La vague montante

Posté le 14.09.2015

La vague montante est un court roman de Marion Zimmer Bradley, paru en 1955 et récemment réédité par Le Passager Clandestin.

Dans un futur lointain, les hommes ont envoyé un vaisseau interplanétaire vers la constellation du Centaure. La mission fut une réussite, mais le vaisseau est arrivé abîmé et avec insuffisamment de carburant pour le voyage de retour. Plusieurs générations ont oeuvré pour cela, et voilà le Homeward en approche de la Terre, prêt à annoncer la bonne nouvelle de la colonisation réussie de Theta du Centaure.

Entre-temps, l'Humanité est revenue de sa folie scientifique et consumériste.
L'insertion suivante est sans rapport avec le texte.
## config.mk

```make
export PLATFORM = sky130hd
export DESIGN_NAME = atp_access_port
export DESIGN_NICKNAME = d
export VERILOG_FILES = /design/src/inc/atp_pkg.sv /design/src/atp_access_port.sv /design/src/atp_sync.sv
export SDC_FILE = /design/constraint.sdc
export NUM_CORES = 1
export LEC_CHECK = 0
export BUFFER_PORTS_ARGS = -buffer_cell sky130_fd_sc_hd__buf_4
export CAP_MARGIN = 20
export CORE_ASPECT_RATIO = 1.5
export CORE_UTILIZATION = 45
export DETAILED_ROUTE_END_ITERATION = 8
export GPL_TIMING_DRIVEN = 0
export HOLD_SLACK_MARGIN = 0.03
export PLACE_DENSITY = 0.76
export SYNTH_ARGS = -nofsm -noshare
export SYNTH_HDL_FRONTEND = slang
export SYNTH_HIERARCHICAL = 1
export SYNTH_SLANG_ARGS = --single-unit
```

## constraint.sdc

```tcl
create_clock -name i_mclk -period 2.25 [get_ports i_mclk]
set_input_delay 0.225 -clock i_mclk [delete_from_list [all_inputs] [get_ports i_mclk]]
set_output_delay 0.225 -clock i_mclk [all_outputs]
set_load 0.05 [all_outputs]
```
--- src/nrc_host.sv ---
`timescale 1ns/10ps
module nrc_host
  import nrc_pkg::*;
#(
  parameter int ARRAY_LOAD_CYC = ARRAY_LOAD_CYCLES,
  parameter int FIFO_DEPTH = 4
) (
  // Clock and reset.
  input wire logic CLK,
  input wire logic RST,
  // Request port.
  input wire logic REQ_VALID,
  output logic REQ_READY,
  input wire nrc_pkg::nrc_req_t REQ,
  // Read data stream.
  output logic RD_VALID,
  input wire logic RD_READY,
  output nrc_pkg::nrc_rdata_t RD,
  output logic BUSY,
  output logic TIMEOUT,
  // Flash pins.
  output logic CLE,
  output logic ALE,
  output logic CHIP_SEL_N,
  output logic WRITE_STROBE_N,
  output logic READ_STROBE_N,
  output logic PROTECT_N,
  input wire logic READY_BUSY_N,
  input wire logic [7:0] IO_IN,
  output logic [7:0] IO_OUT,
  output logic IO_OE_N
);
  import nrc_pkg::*;
  // ----------------------------------------------------------------
  // Types and helpers
  // ----------------------------------------------------------------
  typedef enum logic [2:0] {
    ST_IDLE, ST_LOAD, ST_WE_LOW, ST_WE_HIGH, ST_WAIT_RB, ST_RE_LOW, ST_RE_HIGH, ST_PUSH
  } nrc_state_t;
  typedef struct packed {
    logic is_cmd;
    logic [7:0] val;
  } nrc_step_t;
  // Returns one bus cycle of the selected operation; an index past its end repeats the last cycle.
  function automatic nrc_step_t step_of(nrc_req_t r, logic [3:0] i);
    nrc_step_t s;
    logic [7:0] col_hi;
    s = '{is_cmd: 1'b1, val: CMD_RESET};
    col_hi = {4'h0, r.column[COL_MSB:COL_HI_LSB]};
    case (r.op)
      NRC_OP_PAGE_READ: begin
        case (i)
          4'h0: s = '{1'b1, CMD_READ_SETUP};
          4'h1: s = '{1'b0, r.column[COL_LO_MSB:0]};
          4'h2: s = '{1'b0, col_hi};
          4'h3: s = '{1'b0, r.row[ROW_HI_LSB-1:ROW_LO_LSB]};
          4'h4: s = '{1'b0, r.row[ROW_MSB:ROW_HI_LSB]};
          default: s = '{1'b1, CMD_READ_CONFIRM};
        endcase
      end
      NRC_OP_COL_READ: begin
        case (i)
          4'h0: s = '{1'b1, CMD_COL_OUT_SETUP};
          4'h1: s = '{1'b0, r.column[COL_LO_MSB:0]};
          4'h2: s = '{1'b0, col_hi};
          default: s = '{1'b1, CMD_COL_OUT_CONFIRM};
        endcase
      end
      NRC_OP_IDENT: begin
        s = (i == 4'h0) ? nrc_step_t'{1'b1, CMD_READ_IDENT} : nrc_step_t'{1'b0, r.ident_addr};
      end
      NRC_OP_STATUS: s = '{1'b1, CMD_STATUS};
      default: s = '{1'b1, CMD_RESET};
    endcase
    return s;
  endfunction : step_of
  function automatic logic [3:0] steps_of(nrc_op_t op);
    case (op)
      NRC_OP_PAGE_READ: return 4'(2 + ADDR_CYCLES_FULL);
      NRC_OP_COL_READ: return 4'(2 + ADDR_CYCLES_COL);
      NRC_OP_IDENT: return 4'h2;
      default: return 4'h1;
    endcase
  endfunction : steps_of
  // ----------------------------------------------------------------
  // Pin input synchroniser
  // ----------------------------------------------------------------
  logic [2:0] rb_sync_ff;
  logic rb_ff, nxt_rb;
  logic [7:0] io_s1_ff, io_s2_ff;
  always_comb begin
    nxt_rb = (rb_sync_ff[1] == rb_sync_ff[2]) ? rb_sync_ff[2] : rb_ff;
  end
  always_ff @(posedge CLK or posedge RST) begin
    if (RST) begin
      rb_sync_ff <= '0;
      rb_ff <= 1'b0;
      io_s1_ff <= '0;
      io_s2_ff <= '0;
    end else begin
      rb_sync_ff <= {rb_sync_ff[1:0], READY_BUSY_N};
      rb_ff <= nxt_rb;
      io_s1_ff <= IO_IN;
      io_s2_ff <= io_s1_ff;
    end
  end
  // ----------------------------------------------------------------
  // Sequencer
  // ----------------------------------------------------------------
  nrc_state_t st_ff, nxt_st;
  nrc_req_t req_ff, nxt_req;
  logic [3:0] idx_ff, nxt_idx;
  logic [31:0] tmr_ff, nxt_tmr;
  logic [12:0] left_ff, nxt_left;
  logic cle_ff, nxt_cle, ale_ff, nxt_ale, we_n_ff, nxt_we_n, re_n_ff, nxt_re_n;
  logic oe_n_ff, nxt_oe_n, cs_n_ff, nxt_cs_n, tout_ff, nxt_tout;
  logic [7:0] io_ff, nxt_io, cap_ff, nxt_cap;
  logic f_in_ready;
  nrc_step_t cur;
  always_comb begin
    nxt_st = st_ff;
    nxt_req = req_ff;
    nxt_idx = idx_ff;
    nxt_tmr = (tmr_ff != '0) ? tmr_ff - 1'b1 : tmr_ff;
    nxt_left = left_ff;
    nxt_cle = cle_ff;
    nxt_ale = ale_ff;
    nxt_we_n = we_n_ff;
    nxt_re_n = re_n_ff;
    nxt_oe_n = oe_n_ff;
    nxt_cs_n = cs_n_ff;
    nxt_io = io_ff;
    nxt_cap = cap_ff;
    nxt_tout = tout_ff;
    cur = step_of(req_ff, idx_ff);
    case (st_ff)
      ST_IDLE: begin
        nxt_cs_n = 1'b1;
        nxt_oe_n = 1'b1;
        if (REQ_VALID) begin
          nxt_req = REQ;
          nxt_idx = '0;
          nxt_left = REQ.count;
          nxt_tout = 1'b0;
          nxt_cs_n = 1'b0;
          nxt_st = ST_LOAD;
        end
      end
      ST_LOAD: begin
        // Only status or reset go out while the device reports busy.
        if (rb_ff || req_ff.op == NRC_OP_STATUS || req_ff.op == NRC_OP_RESET) begin
          nxt_cle = cur.is_cmd;
          nxt_ale = !cur.is_cmd;
          nxt_io = cur.val;
          nxt_oe_n = 1'b0;
          nxt_we_n = 1'b0;
          nxt_tmr = 32'(STROBE_CYCLES);
          nxt_st = ST_WE_LOW;
        end
      end
      ST_WE_LOW: begin
        if (tmr_ff == '0) begin
          nxt_we_n = 1'b1;
          nxt_tmr = 32'(STROBE_CYCLES);
          nxt_st = ST_WE_HIGH;
        end
      end
      ST_WE_HIGH: begin
        if (tmr_ff == '0) begin
          nxt_cle = 1'b0;
          nxt_ale = 1'b0;
          nxt_oe_n = 1'b1;
          nxt_idx = idx_ff + 1'b1;
          if (idx_ff + 1'b1 != steps_of(req_ff.op)) begin
            nxt_st = ST_LOAD;
          end else if (req_ff.op == NRC_OP_PAGE_READ) begin
            // Busy is given time to fall before it is watched.
            nxt_tmr = 32'(READY_SETTLE_CYCLES + ARRAY_LOAD_CYC);
            nxt_st = ST_WAIT_RB;
          end else if (req_ff.op == NRC_OP_RESET || left_ff == '0) begin
            nxt_st = ST_IDLE;
          end else begin
            nxt_st = ST_RE_LOW;
          end
        end
      end
      ST_WAIT_RB: begin
        if (tmr_ff <= 32'(ARRAY_LOAD_CYC) && rb_ff) begin
          nxt_st = (left_ff == '0) ? ST_IDLE : ST_RE_LOW;
        end else if (tmr_ff == '0) begin
          nxt_tout = 1'b1;
          nxt_st = ST_IDLE;
        end
      end
      ST_RE_LOW: begin
        if (f_in_ready) begin
          nxt_re_n = 1'b0;
          nxt_tmr = 32'(STROBE_CYCLES);
          nxt_st = ST_RE_HIGH;
        end
      end
      ST_RE_HIGH: begin
        if (tmr_ff == '0 && !re_n_ff) begin
          nxt_cap = io_s2_ff;
          nxt_re_n = 1'b1;
          nxt_tmr = 32'(STROBE_CYCLES);
        end else if (tmr_ff == '0) begin
          nxt_left = left_ff - 1'b1;
          nxt_st = ST_PUSH;
        end
      end
      ST_PUSH: begin
        // One strobe per byte; the device advances its column itself.
        nxt_st = (left_ff == '0) ? ST_IDLE : ST_RE_LOW;
      end
      default: nxt_st = ST_IDLE;
    endcase
  end
  always_ff @(posedge CLK or posedge RST) begin
    if (RST) begin
      st_ff <= ST_IDLE;
      req_ff <= '0;
      idx_ff <= '0;
      tmr_ff <= '0;
      left_ff <= '0;
      cle_ff <= 1'b0;
      ale_ff <= 1'b0;
      we_n_ff <= 1'b1;
      re_n_ff <= 1'b1;
      oe_n_ff <= 1'b1;
      cs_n_ff <= 1'b1;
      io_ff <= '0;
      cap_ff <= '0;
      tout_ff <= 1'b0;
    end else begin
      st_ff <= nxt_st;
      req_ff <= nxt_req;
      idx_ff <= nxt_idx;
      tmr_ff <= nxt_tmr;
      left_ff <= nxt_left;
      cle_ff <= nxt_cle;
      ale_ff <= nxt_ale;
      we_n_ff <= nxt_we_n;
      re_n_ff <= nxt_re_n;
      oe_n_ff <= nxt_oe_n;
      cs_n_ff <= nxt_cs_n;
      io_ff <= nxt_io;
      cap_ff <= nxt_cap;
      tout_ff <= nxt_tout;
    end
  end
  // ----------------------------------------------------------------
  // Read data buffer
  // ----------------------------------------------------------------
  nrc_fifo #(.WIDTH($bits(nrc_rdata_t)), .DEPTH(FIFO_DEPTH)) u_fifo (
    .clk(CLK),
    .rst(RST),
    .in_valid(st_ff == ST_PUSH),
    .in_ready(f_in_ready),
    .in_data({cap_ff, left_ff == '0}),
    .out_valid(RD_VALID),
    .out_ready(RD_READY),
    .out_data(RD)
  );
  assign REQ_READY = (st_ff == ST_IDLE);
  assign BUSY = !rb_ff;
  assign TIMEOUT = tout_ff;
  assign CLE = cle_ff;
  assign ALE = ale_ff;
  assign CHIP_SEL_N = cs_n_ff;
  assign WRITE_STROBE_N = we_n_ff;
  assign READ_STROBE_N = re_n_ff;
  // Program and erase are never issued by this controller, so protect stays asserted.
  assign PROTECT_N = 1'b0;
  assign IO_OUT = io_ff;
  assign IO_OE_N = oe_n_ff;

endmodule : nrc_host
### src/rtl/vec_mask_consts.svh
`ifndef VEC_MASK_CONSTS_SVH
`define VEC_MASK_CONSTS_SVH
`define OFF_SPEC_VERSION   8'h08
`define OFF_IRQ_MASK_SET   8'h0c
`define OFF_IRQ_MASK_CLEAR 8'h10
`define OFF_EVT_STATUS     8'h20
`define OFF_EVT_MASK       8'h24
`define OFF_VEC_MODE       8'h28
`define MAJOR_NUMBER       16'h0001
`define MINOR_LEVEL1       8'h00
`define MINOR_LEVEL2       8'h01
`define MINOR_LEVEL3       8'h02
`define MASK_RESET         32'h0000_0000
`define RESP_OKAY          2'b00
`define RESP_SLVERR        2'b10
`define MODE_PIN           2'h0
`define MODE_MSI_SINGLE    2'h1
`define MODE_MSI_MULTI     2'h2
`define MODE_MSIX          2'h3
`endif

### src/rtl/vec_mask_pkg.sv
package vec_mask_pkg;
  typedef struct packed {
    logic [15:0] major_number;
    logic [7:0]  minor_number;
    logic [7:0]  reserved;
  } spec_version_t;
  typedef enum logic [1:0] {
    w_idle,
    w_resp
  } wr_state_t;
endpackage : vec_mask_pkg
Chacun fabrique les objets qui lui plaisent de manière artisanale, les gens sont regroupés en petits villages (au-delà d'une taille critique, une communauté se déchire forcément), chaque famille cultive son champ et troque avec les autres. Pas vraiment la société que les descendants de la mission de colonisation s'attendaient à trouver. Le choc va être dur à encaisser, surtout pour le chef de mission, bien rigide dans ses bottes.

La science, Monsieur Kearns, n'est plus le seul jouet d'une poignée de puissants faiseurs de guerre, pas plus qu'elle n'est asservie à un mode de vie artificiel à l'usage d'une population malade et névrosée, sans cesse à la recherche infantile de distractions et d'excitants nouveaux.

On est ici clairement dans la science-fiction sociale. La vague montante n'est pas tant un roman qu'un manifeste pour une autre société, avec pas mal d'idées qui sont toujours dans l'air de nos jours. Comme quoi ce n'est pas neuf. Et on n'est pas encore arrivés, car, oui, je me retrouve globalement dans la vision évoquée par Bradley, en particulier sa critique des sciences (surtout notre relation à icelles).

J'ai bien aimé La vague montante, en plus c'est court et vite lu. Même si ça ne va pas aussi loin en termes de société que La belle verte de Coline Serreau, je n'ai pu m'empêcher d'y penser. Et ça m'a collé un sourire durable sur le visage.